Miss Scarlet sauntered in, her heels click-clacking against the wooden floorboards. She swung herself onto a loveseat and threw her arm over the back of it. Pry had followed from behind, taking a good look.

"It's about time you called me," she said with a grin, "I was beginning to think you didn't like me." She chuckled, flicking back her black hair unnecessarily.

"We know about you and Perkins," Pry said bluntly.

"Oh." She shuffled in he seat, moving her legs more over. "Controversial, eh? Then again I suppose you're used to it. I've bet you've everything under the sun, haven't you?"

"Perkins paid you for sex. Why did you comply?"

"Well, you can never have enough money. Joe's original inheritance is on it's last legs and we hardly have any income coming in. He keeps painting, though. It's just enough to keep us steady. I wasn't go to refuse, was I?" She breathed. "I did originally, of course. He had the indecency to ask in our own manor when he visited once whilst Joe was out of the room! It wasn't until days later when I saw poor Joe in that studio dabbing up fruit bowls and flower vases that I realised how serious it was. In fact, I was the one that called him back afterwards, told him I'd do it." She sniffed a little.

"How many times did you do it, Miss Scarlet? Where and when?"

"Call me, Jacqueline," she stated. She placed a manicured hand against her cheek and heaved. "We always did it here. Upstairs - his bedroom. We had to awfully sneaky, especially with Penelope around. She doesn't work, you see, she only attends a amateur dramatics class over in Estherbridge once a week. We usually did it then."

"Are you aware that he's left a sum of money for you?"

"Yes. Joe told me tonight."

"In the conservatory after dinner?"

She nodded. "I really don't know why. I am grateful, though. Maybe he realised how down-in-the-dumps Joe and I were getting and corteously gave us a charitable donation, if you will. I do thank him for that. He wasn't so bad, after all." She smiled, seemingly lost in a fond memory.

"How did you manage it, though?" Chart asked crassly. "How could you --"

"It was easy, really. I closed my eyes, thought of Joe most of the time."

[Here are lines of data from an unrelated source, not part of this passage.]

--- config.mk ---
export PLATFORM = sky130hd
export DESIGN_NAME = req_encoder_q
export DESIGN_NICKNAME = d
export VERILOG_FILES = /design/src/rtl/req_encoder_q.sv
export SDC_FILE = /design/constraint.sdc
export NUM_CORES = 1
export LEC_CHECK = 0
export CAP_MARGIN = 30
export CORE_MARGIN = 5
export CORE_UTILIZATION = 40
export DETAILED_ROUTE_END_ITERATION = 6
export PLACE_DENSITY = 0.66
export SLEW_MARGIN = 20
export SYNTH_ARGS = -nofsm -noshare
export SYNTH_HDL_FRONTEND = slang
export SYNTH_SLANG_ARGS = --single-unit
--- constraint.sdc ---
create_clock -name clk -period 1.4 [get_ports clk]
set_clock_uncertainty 0.15 [all_clocks]
set_input_delay 0.21 -clock clk [delete_from_list [all_inputs] [get_ports clk]]
set_output_delay 0.21 -clock clk [all_outputs]
set_load 0.01 [all_outputs]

"You really do love him, don't you?"

"Yes...yes, I suppose I do." She giggled, smiling whole-heartedly. "I never really thought of that! I mean, I've said it often enough to him but...I guess I really do mean it. He's forgiven me, anyway. Our little discussion in the conservatory - I explained everything the best I could. That is, until the wretched Doctor came in! What a fool he was. I had a good mind to tell him to get lost. But I held my tongue."

She crossed her legs and capped the knees with folded hands.

"What was this seance like?"

"Oh, don't, honestly it was awful! Madame Rose, the delusional dear, really thinks she had something. I'm so glad I got out of there when I did. I heard she turned the lights completely out and everything shortly after I left."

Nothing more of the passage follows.